Dissection of a DNA-damage-induced transcriptional network using a combination of microarrays, RNA interference and computational promoter analysis

Abstract

Background: Gene-expression microarrays and RNA interferences (RNAi) are among the most prominent techniques in functional genomics. The combination of the two holds promise for systematic, large-scale dissection of transcriptional networks. Recent studies, however, raise the concern that nonspecific responses to small interfering RNAs (siRNAs) might obscure the consequences of silencing the gene of interest, throwing into question the ability of this experimental strategy to achieve precise network dissections.

Results: We used microarrays and RNAi to dissect a transcriptional network induced by DNA damage in a human cellular system. We recorded expression profiles with and without exposure of the cells to a radiomimetic drug that induces DNA double-strand breaks (DSBs). Profiles were measured in control cells and in cells knocked-down for the Rel-A subunit of NFkappaB and for p53, two pivotal stress-induced transcription factors, and for the protein kinase ATM, the major transducer of the cellular responses to DSBs. We observed that NFkappaB and p53 mediated most of the damage-induced gene activation; that they controlled the activation of largely disjoint sets of genes; and that ATM was required for the activation of both pathways. Applying computational promoter analysis, we demonstrated that the dissection of the network into ATM/NFkappaB and ATM/p53-mediated arms was highly accurate.

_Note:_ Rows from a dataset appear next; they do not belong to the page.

$ cat src/afpp_defs.svh
// register offsets, reset values, masks and limits of the config bank
// assumes inclusion by bare name from the package and the bench
`ifndef AFPP_DEFS_SVH
`define AFPP_DEFS_SVH

// register indices; the byte address is four times the index
`define AFPP_IDX_AFE3      10'h106
`define AFPP_IDX_AFE4      10'h107
`define AFPP_IDX_VINT      10'h108
`define AFPP_IDX_VDIV      10'h109
`define AFPP_IDX_AINT      10'h10A
`define AFPP_IDX_ADIV      10'h10B
`define AFPP_IDX_VFR0      10'h10C
`define AFPP_IDX_VFR1      10'h10D
`define AFPP_IDX_VFR2      10'h10E
`define AFPP_IDX_VFR3      10'h10F
`define AFPP_IDX_AFR0      10'h110
`define AFPP_IDX_AFR1      10'h111
`define AFPP_IDX_AFR2      10'h112
`define AFPP_IDX_AFR3      10'h113
`define AFPP_IDX_PIN1      10'h114
`define AFPP_IDX_PIN2      10'h115
`define AFPP_IDX_PIN3      10'h116
`define AFPP_NREG          17

// reset values
`define AFPP_RST_AFE3      8'h04
`define AFPP_RST_AFE4      8'h07
`define AFPP_RST_VINT      8'h0F
`define AFPP_RST_VDIV      8'h04
`define AFPP_RST_AINT      8'h0A
`define AFPP_RST_ADIV      8'h10
`define AFPP_RST_VFR0      8'hFE
`define AFPP_RST_VFR1      8'hE2
`define AFPP_RST_VFR2      8'h2B
`define AFPP_RST_AFR0      8'h09
`define AFPP_RST_AFR1      8'hD7
`define AFPP_RST_AFR2      8'h98
`define AFPP_RST_ZERO      8'h00

// writable bits; the rest read as zero
`define AFPP_MASK_FULL     8'hFF
`define AFPP_MASK_AFE4     8'h0F
`define AFPP_MASK_COEF     8'h3F
`define AFPP_MASK_TOP      8'h01
`define AFPP_MASK_PIN3     8'h1F

// legal coefficient ranges and bus answers
`define AFPP_INT_MIN       6'h08
`define AFPP_INT_MAX       6'h3B
`define AFPP_DIV_MIN       6'h02
`define AFPP_DIV_MAX       6'h3F
`define AFPP_RESP_OKAY     2'h0
`define AFPP_RESP_SLVERR   2'h2
`endif

$ cat src/afpp_pkg.sv
// field layouts and bus-side state of the config bank
// assumes afpp_defs.svh is on the include path
package afpp_pkg;
  `include "afpp_defs.svh"

  // front-end filter, boost and clamp controls
  typedef struct packed {
    logic [2:0] filter_skip;
    logic [2:0] resistance_boost;
    logic [1:0] clamp_power;
  } afpp_afe3_t;

  // reference source; upper nibble reads zero
  typedef struct packed {
    logic [3:0] rsv;
    logic       ref_current_source;
    logic [2:0] trim;
  } afpp_afe4_t;

  // synthesiser coefficient byte
  typedef struct packed {
    logic [1:0] rsv;
    logic [5:0] coef;
  } afpp_coef_t;

  // control pad enables, msb first
  typedef struct packed {
    logic field;
    logic data_valid;
    logic ir_send;
    logic ir_receive;
    logic interrupt;
    logic select_clock;
    logic general1;
    logic general0;
  } afpp_pin1_t;

  // video and serial audio pad enables
  typedef struct packed {
    logic [3:0] audio;
    logic       pixel_clock;
    logic       video_bus;
    logic       vertical;
    logic       horizontal;
  } afpp_pin2_t;

  // codec link, pll clock and audio clock outputs
  typedef struct packed {
    logic [2:0] rsv;
    logic       link_in;
    logic       link_out;
    logic       pll_clock;
    logic       word_clock_out;
    logic       bit_clock_out;
  } afpp_pin3_t;

  // register slave state
  typedef struct packed {
    logic        aw_held;
    logic [11:0] awaddr;
    logic        w_held;
    logic [7:0]  wbyte;
    logic        wlane;
    logic        awready;
    logic        wready;
    logic        bvalid;
    logic [1:0]  bresp;
    logic        arready;
    logic        rvalid;
    logic [1:0]  rresp;
    logic [31:0] rdata;
    logic [30:0] vmul;
    logic [30:0] amul;
  } afpp_bus_t;
endpackage

$ cat src/afpp_rst_sync.sv
// reset release synchroniser
// assumes rst_n may drop at any time and rise asynchronously to mclk
`timescale 1ns/1ps
module afpp_rst_sync
  import afpp_pkg::*;
(
  input  wire logic mclk,
  input  wire logic rst_n,
  output logic      rst_sync_n
);
  typedef struct packed {
    logic [1:0] shift;
  } afpp_rsync_t;

  afpp_rsync_t s;
  afpp_rsync_t next_s;

  // shift ones in; only the second stage is read
  always_comb begin
    next_s       = s;
    next_s.shift = {s.shift[0], 1'b1};
  end

  // assert at once, release two edges later
  always_ff @(posedge mclk or negedge rst_n) begin
    if (!rst_n) begin
      s <= '0;
    end else begin
      s <= next_s;
    end
  end

  assign rst_sync_n = s.shift[1];
endmodule

$ cat src/afpp_cfg_reg.sv
// one byte of configuration storage with a writable-bit mask
// assumes the write strobe and data come from the same clock domain
`timescale 1ns/1ps
module afpp_cfg_reg
  import afpp_pkg::*;
#(
  parameter logic [7:0] RST  = 8'h00,
  parameter logic [7:0] MASK = 8'hFF
)(
  input  wire logic       mclk,
  input  wire logic       rst_n,
  input  wire logic       wr,
  input  wire logic [7:0] wdata,
  output logic      [7:0] q
);
  typedef struct packed {
    logic [7:0] value;
  } afpp_byte_t;

  afpp_byte_t s;
  afpp_byte_t next_s;

  // masked bits stay zero whatever software writes
  always_comb begin
    next_s = s;
    if (wr) begin
      next_s.value = wdata & MASK;
    end
  end

  always_ff @(posedge mclk or negedge rst_n) begin
    if (!rst_n) begin
      s.value <= RST & MASK;
    end else begin
      s <= next_s;
    end
  end

  assign q = s.value;
endmodule

$ cat src/afpp_regs_top.sv
// front-end, synthesiser and pad-enable configuration bank
// assumes an axi4-lite master on mclk; outputs feed analog and pad cells
`timescale 1ns/1ps

// Operation
// - set bit bypasses channel anti-alias filter
// - boost bits per channel, channel 1 resets on
// - clamp power for channels 3,2, reset off
// - reference current source, 1 on-chip resistor
// - integer coefficient 8..59, resets 0x0F/0x0A
// - post divide 2..63, resets 0x04/0x10
// - first fraction byte holds bits 7:0
// - second fraction byte holds bits 15:8
// - third fraction byte holds bits 23:16
// - fourth holds bit 24, rest zero
// - field and data-valid pad enables
// - infrared send and receive pad enables
// - interrupt and select/clock pad enables
// - general pads 1 and 0 enables
// - four serial audio pad enables
// - pixel clock and video bus enables
// - vertical and horizontal sync enables
// - codec link input and output pad enables
// - pll clock pad enable
// - audio clock out enables, reserved zero
module afpp_regs_top
  import afpp_pkg::*;
(
  input  wire logic        mclk,
  input  wire logic        rst_n,
  input  wire logic [11:0] awaddr,
  input  wire logic        awvalid,
  output logic             awready,
  input  wire logic [31:0] wdata,
  input  wire logic [3:0]  wstrb,
  input  wire logic        wvalid,
  output logic             wready,
  output logic      [1:0]  bresp,
  output logic             bvalid,
  input  wire logic        bready,
  input  wire logic [11:0] araddr,
  input  wire logic        arvalid,
  output logic             arready,
  output logic      [31:0] rdata,
  output logic      [1:0]  rresp,
  output logic             rvalid,
  input  wire logic        rready,
  output logic             filter_skip_chan3,
  output logic             filter_skip_chan2,
  output logic             filter_skip_chan1,
  output logic             resistance_boost_chan3,
  output logic             resistance_boost_chan2,
  output logic             resistance_boost_chan1,
  output logic             clamp_power_chan3,
  output logic             clamp_power_chan2,
  output logic             ref_current_source,
  output logic      [2:0]  ref_trim,
  output logic      [5:0]  video_synth_integer,
  output logic      [5:0]  video_synth_postdiv,
  output logic      [5:0]  second_synth_integer,
  output logic      [5:0]  second_synth_postdiv,
  output logic      [24:0] video_synth_fraction,
  output logic      [24:0] second_synth_fraction,
  output logic      [30:0] video_synth_multiplier,
  output logic      [30:0] second_synth_multiplier,
  output logic             field_pad_drive,
  output logic             data_valid_pad_drive,
  output logic             infrared_send_pad_drive,
  output logic             infrared_receive_pad_drive,
  output logic             interrupt_pad_drive,
  output logic             select_or_port_clock_pad_drive,
  output logic             general_pad1_drive,
  output logic             general_pad0_drive,
  output logic             audio_serial_out_pad_drive,
  output logic             audio_word_clock_in_pad_drive,
  output logic             audio_bit_clock_in_pad_drive,
  output logic             audio_serial_in_pad_drive,
  output logic             pixel_clock_pad_drive,
  output logic             video_bus_pad_drive,
  output logic             vertical_sync_pad_drive,
  output logic             horizontal_sync_pad_drive,
  output logic             codec_link_input_pads_drive,
  output logic             codec_link_output_pads_drive,
  output logic             pll_clock_pad_drive,
  output logic             audio_word_clock_out_pad_drive,
  output logic             audio_bit_clock_out_pad_drive
);
  localparam int NREG = `AFPP_NREG;

  // table order follows the index order
  localparam logic [7:0] RST_TBL [NREG] = '{
    `AFPP_RST_AFE3, `AFPP_RST_AFE4, `AFPP_RST_VINT, `AFPP_RST_VDIV,
    `AFPP_RST_AINT, `AFPP_RST_ADIV, `AFPP_RST_VFR0, `AFPP_RST_VFR1,
    `AFPP_RST_VFR2, `AFPP_RST_ZERO, `AFPP_RST_AFR0, `AFPP_RST_AFR1,
    `AFPP_RST_AFR2, `AFPP_RST_ZERO, `AFPP_RST_ZERO, `AFPP_RST_ZERO,
    `AFPP_RST_ZERO};
  localparam logic [7:0] MASK_TBL [NREG] = '{
    `AFPP_MASK_FULL, `AFPP_MASK_AFE4, `AFPP_MASK_COEF, `AFPP_MASK_COEF,
    `AFPP_MASK_COEF, `AFPP_MASK_COEF, `AFPP_MASK_FULL, `AFPP_MASK_FULL,
    `AFPP_MASK_FULL, `AFPP_MASK_TOP, `AFPP_MASK_FULL, `AFPP_MASK_FULL,
    `AFPP_MASK_FULL, `AFPP_MASK_TOP, `AFPP_MASK_FULL, `AFPP_MASK_FULL,
    `AFPP_MASK_PIN3};

  // slot numbers relative to the first index
  localparam logic [9:0] BASE = `AFPP_IDX_AFE3;
  localparam logic [4:0] S_AFE3 = 5'(`AFPP_IDX_AFE3 - `AFPP_IDX_AFE3);
  localparam logic [4:0] S_AFE4 = 5'(`AFPP_IDX_AFE4 - `AFPP_IDX_AFE3);
  localparam logic [4:0] S_VINT = 5'(`AFPP_IDX_VINT - `AFPP_IDX_AFE3);
  localparam logic [4:0] S_VDIV = 5'(`AFPP_IDX_VDIV - `AFPP_IDX_AFE3);
  localparam logic [4:0] S_AINT = 5'(`AFPP_IDX_AINT - `AFPP_IDX_AFE3);
  localparam logic [4:0] S_ADIV = 5'(`AFPP_IDX_ADIV - `AFPP_IDX_AFE3);
  localparam logic [4:0] S_VFR0 = 5'(`AFPP_IDX_VFR0 - `AFPP_IDX_AFE3);
  localparam logic [4:0] S_VFR1 = 5'(`AFPP_IDX_VFR1 - `AFPP_IDX_AFE3);
  localparam logic [4:0] S_VFR2 = 5'(`AFPP_IDX_VFR2 - `AFPP_IDX_AFE3);
  localparam logic [4:0] S_VFR3 = 5'(`AFPP_IDX_VFR3 - `AFPP_IDX_AFE3);
  localparam logic [4:0] S_AFR0 = 5'(`AFPP_IDX_AFR0 - `AFPP_IDX_AFE3);
  localparam logic [4:0] S_AFR1 = 5'(`AFPP_IDX_AFR1 - `AFPP_IDX_AFE3);
  localparam logic [4:0] S_AFR2 = 5'(`AFPP_IDX_AFR2 - `AFPP_IDX_AFE3);
  localparam logic [4:0] S_AFR3 = 5'(`AFPP_IDX_AFR3 - `AFPP_IDX_AFE3);
  localparam logic [4:0] S_PIN1 = 5'(`AFPP_IDX_PIN1 - `AFPP_IDX_AFE3);
  localparam logic [4:0] S_PIN2 = 5'(`AFPP_IDX_PIN2 - `AFPP_IDX_AFE3);
  localparam logic [4:0] S_PIN3 = 5'(`AFPP_IDX_PIN3 - `AFPP_IDX_AFE3);

  logic             rst_sync_n;
  afpp_bus_t        s;
  afpp_bus_t        next_s;
  logic [7:0]       cfg_q [NREG];
  logic [NREG-1:0]  wr_en;
  logic             do_wr;
  logic             wr_hit;
  logic             rd_hit;
  logic [4:0]       wr_slot;
  logic [4:0]       rd_slot;
  logic             wr_legal;
  afpp_afe3_t       afe3;
  afpp_afe4_t       afe4;
  afpp_coef_t       vint;
  afpp_coef_t       vdiv;
  afpp_coef_t       aint;
  afpp_coef_t       adiv;
  afpp_pin1_t       pin1;
  afpp_pin2_t       pin2;
  afpp_pin3_t       pin3;
  afpp_coef_t       wcoef;

  afpp_rst_sync u_rst (
    .mclk       (mclk),
    .rst_n      (rst_n),
    .rst_sync_n (rst_sync_n)
  );

  // decode a byte address into a slot of the bank
  function automatic logic [10:0] afpp_decode(input logic [11:0] a);
    logic [9:0] idx;
    logic [9:0] off;
    idx = a[11:2];
    off = idx - BASE;
    afpp_decode = {(idx >= BASE) && (off < 10'(NREG)), off};
  endfunction

  // reserved bits are masked off, so careless writes read back zero
  generate
    for (genvar i = 0; i < NREG; i++) begin : g_reg
      afpp_cfg_reg #(
        .RST  (RST_TBL[i]),
        .MASK (MASK_TBL[i])
      ) u_reg (
        .mclk  (mclk),
        .rst_n (rst_sync_n),
        .wr    (wr_en[i]),
        .wdata (s.wbyte),
        .q     (cfg_q[i])
      );
    end
  endgenerate

  // write commits once both halves are held and no answer is pending
  always_comb begin
    logic [10:0] wd;
    logic [10:0] rd;
    wd       = afpp_decode(s.awaddr);
    rd       = afpp_decode(araddr);
    wr_hit   = wd[10];
    wr_slot  = wd[4:0];
    rd_hit   = rd[10];
    rd_slot  = rd[4:0];
    do_wr    = s.aw_held && s.w_held && !s.bvalid;
    wcoef    = afpp_coef_t'(s.wbyte);
    wr_legal = 1'b1;
    // out-of-range coefficients are dropped so the loop never sees them
    if (wr_slot == S_VINT || wr_slot == S_AINT) begin
      wr_legal = wcoef.coef >= `AFPP_INT_MIN &&
                 wcoef.coef <= `AFPP_INT_MAX;
    end
    if (wr_slot == S_VDIV || wr_slot == S_ADIV) begin
      wr_legal = wcoef.coef >= `AFPP_DIV_MIN &&
                 wcoef.coef <= `AFPP_DIV_MAX;
    end
    for (int i = 0; i < NREG; i++) begin
      wr_en[i] = do_wr && wr_hit && s.wlane && wr_legal &&
                 wr_slot == 5'(i);
    end
  end

  // field views of the stored bytes
  assign afe3 = afpp_afe3_t'(cfg_q[S_AFE3]);
  assign afe4 = afpp_afe4_t'(cfg_q[S_AFE4]);
  assign vint = afpp_coef_t'(cfg_q[S_VINT]);
  assign vdiv = afpp_coef_t'(cfg_q[S_VDIV]);
  assign aint = afpp_coef_t'(cfg_q[S_AINT]);
  assign adiv = afpp_coef_t'(cfg_q[S_ADIV]);
  assign pin1 = afpp_pin1_t'(cfg_q[S_PIN1]);
  assign pin2 = afpp_pin2_t'(cfg_q[S_PIN2]);
  assign pin3 = afpp_pin3_t'(cfg_q[S_PIN3]);

  // bus channel handling
  always_comb begin
    next_s = s;
    if (awvalid && s.awready) begin
      next_s.aw_held = 1'b1;
      next_s.awaddr  = awaddr;
    end
    if (wvalid && s.wready) begin
      next_s.w_held = 1'b1;
      next_s.wbyte  = wdata[7:0];
      next_s.wlane  = wstrb[0];
    end
    if (do_wr) begin
      next_s.aw_held = 1'b0;
      next_s.w_held  = 1'b0;
      next_s.bvalid  = 1'b1;
      next_s.bresp   = wr_hit ? `AFPP_RESP_OKAY : `AFPP_RESP_SLVERR;
    end else if (s.bvalid && bready) begin
      next_s.bvalid = 1'b0;
    end
    // each half is refused while held or while the answer waits
    next_s.awready = !next_s.aw_held && !next_s.bvalid;
    next_s.wready  = !next_s.w_held && !next_s.bvalid;
    if (arvalid && s.arready) begin
      next_s.rvalid = 1'b1;
      next_s.rresp  = rd_hit ? `AFPP_RESP_OKAY : `AFPP_RESP_SLVERR;
      next_s.rdata  = rd_hit ? {24'h000000, cfg_q[rd_slot]} : 32'h00000000;
    end else if (s.rvalid && rready) begin
      next_s.rvalid = 1'b0;
    end
    next_s.arready = !next_s.rvalid;
    // fixed point 6.25: integer above, fraction below
    next_s.vmul = {vint.coef, video_synth_fraction};
    next_s.amul = {aint.coef, second_synth_fraction};
  end

  always_ff @(posedge mclk or negedge rst_sync_n) begin
    if (!rst_sync_n) begin
      s <= '0;
    end else begin
      s <= next_s;
    end
  end

  // bus answers
  assign awready = s.awready;
  assign wready  = s.wready;
  assign bvalid  = s.bvalid;
  assign bresp   = s.bresp;
  assign arready = s.arready;
  assign rvalid  = s.rvalid;
  assign rresp   = s.rresp;
  assign rdata   = s.rdata;

  // front-end controls
  assign filter_skip_chan3      = afe3.filter_skip[2];
  assign filter_skip_chan2      = afe3.filter_skip[1];
  assign filter_skip_chan1      = afe3.filter_skip[0];
  assign resistance_boost_chan3 = afe3.resistance_boost[2];
  assign resistance_boost_chan2 = afe3.resistance_boost[1];
  assign resistance_boost_chan1 = afe3.resistance_boost[0];
  assign clamp_power_chan3      = afe3.clamp_power[1];
  assign clamp_power_chan2      = afe3.clamp_power[0];
  assign ref_current_source     = afe4.ref_current_source;
  assign ref_trim               = afe4.trim; // upper nibble masked

  // synthesiser coefficients
  assign video_synth_integer  = vint.coef;
  assign second_synth_integer = aint.coef;
  assign video_synth_postdiv  = vdiv.coef;
  assign second_synth_postdiv = adiv.coef;
  // top byte carries one bit; the others are masked to zero
  assign video_synth_fraction = {cfg_q[S_VFR3][0],
                                 cfg_q[S_VFR2],
                                 cfg_q[S_VFR1],
                                 cfg_q[S_VFR0]};
  assign second_synth_fraction = {cfg_q[S_AFR3][0],
                                  cfg_q[S_AFR2],
                                  cfg_q[S_AFR1],
                                  cfg_q[S_AFR0]};
  assign video_synth_multiplier  = s.vmul;
  assign second_synth_multiplier = s.amul;

  // pad cells tri-state whenever an enable reads zero
  assign field_pad_drive                = pin1.field;
  assign data_valid_pad_drive           = pin1.data_valid;
  assign infrared_send_pad_drive        = pin1.ir_send;
  assign infrared_receive_pad_drive     = pin1.ir_receive;
  assign interrupt_pad_drive            = pin1.interrupt;
  assign select_or_port_clock_pad_drive = pin1.select_clock;
  assign general_pad1_drive             = pin1.general1;
  assign general_pad0_drive             = pin1.general0;
  assign audio_serial_out_pad_drive     = pin2.audio[3];
  assign audio_word_clock_in_pad_drive  = pin2.audio[2];
  assign audio_bit_clock_in_pad_drive   = pin2.audio[1];
  assign audio_serial_in_pad_drive      = pin2.audio[0];
  assign pixel_clock_pad_drive          = pin2.pixel_clock;
  assign video_bus_pad_drive            = pin2.video_bus;
  assign vertical_sync_pad_drive        = pin2.vertical;
  assign horizontal_sync_pad_drive      = pin2.horizontal;
  assign codec_link_input_pads_drive    = pin3.link_in;
  assign codec_link_output_pads_drive   = pin3.link_out;
  assign pll_clock_pad_drive            = pin3.pll_clock;
  assign audio_word_clock_out_pad_drive = pin3.word_clock_out;
  assign audio_bit_clock_out_pad_drive  = pin3.bit_clock_out;
endmodule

Conclusions: Our results demonstrate that the combined experimental strategy of expression arrays and RNAi is indeed a powerful method for the dissection of complex transcriptional networks, and that computational promoter analysis can provide a strong complementary means for assessing the accuracy of this dissection.

Figure 1

Western blotting analysis showing the reduction in protein levels encoded by mRNAs that were targeted by siRNAs. α-Tubulin was used as a loading control.

Figure 2

The four major expression patterns in the damage-induced gene set revealed by cluster analysis. For each of the 112 damage-induced genes, the fold change in expression level 4 h after NCS treatment was computed in uninfected cells and in the cells knocked-down for Rel-A, p53 and ATM, yielding a 112 × 4 data matrix, with the rows corresponding to genes. This matrix was subjected to hierarchical clustering after normalizing the rows to have mean = 0 and SD = 1. The heat map visually represents the normalized matrix after being clustered. Red, green and black entries represent above-, below- and near-average fold change of induction, respectively. Four prominent expression patterns are evident. Cluster 1 represents genes whose induction is strongly attenuated in cells knocked-down for Rel-A and ATM (compared to the response in the control uninfected cells), and only partially attenuated in cells knocked-down for p53. Cluster 2 represents genes whose response is attenuated in cells knocked-down for p53 and ATM, but augmented in cells knocked-down for Rel-A. Cluster 3 represents genes whose response is attenuated in cells knocked-down for p53 and ATM, but not affected by knocking-down Rel-A. Cluster 4 represents genes whose response is markedly attenuated in cells knocked-down for p53, and only partially attenuated in cells knocked-down for ATM.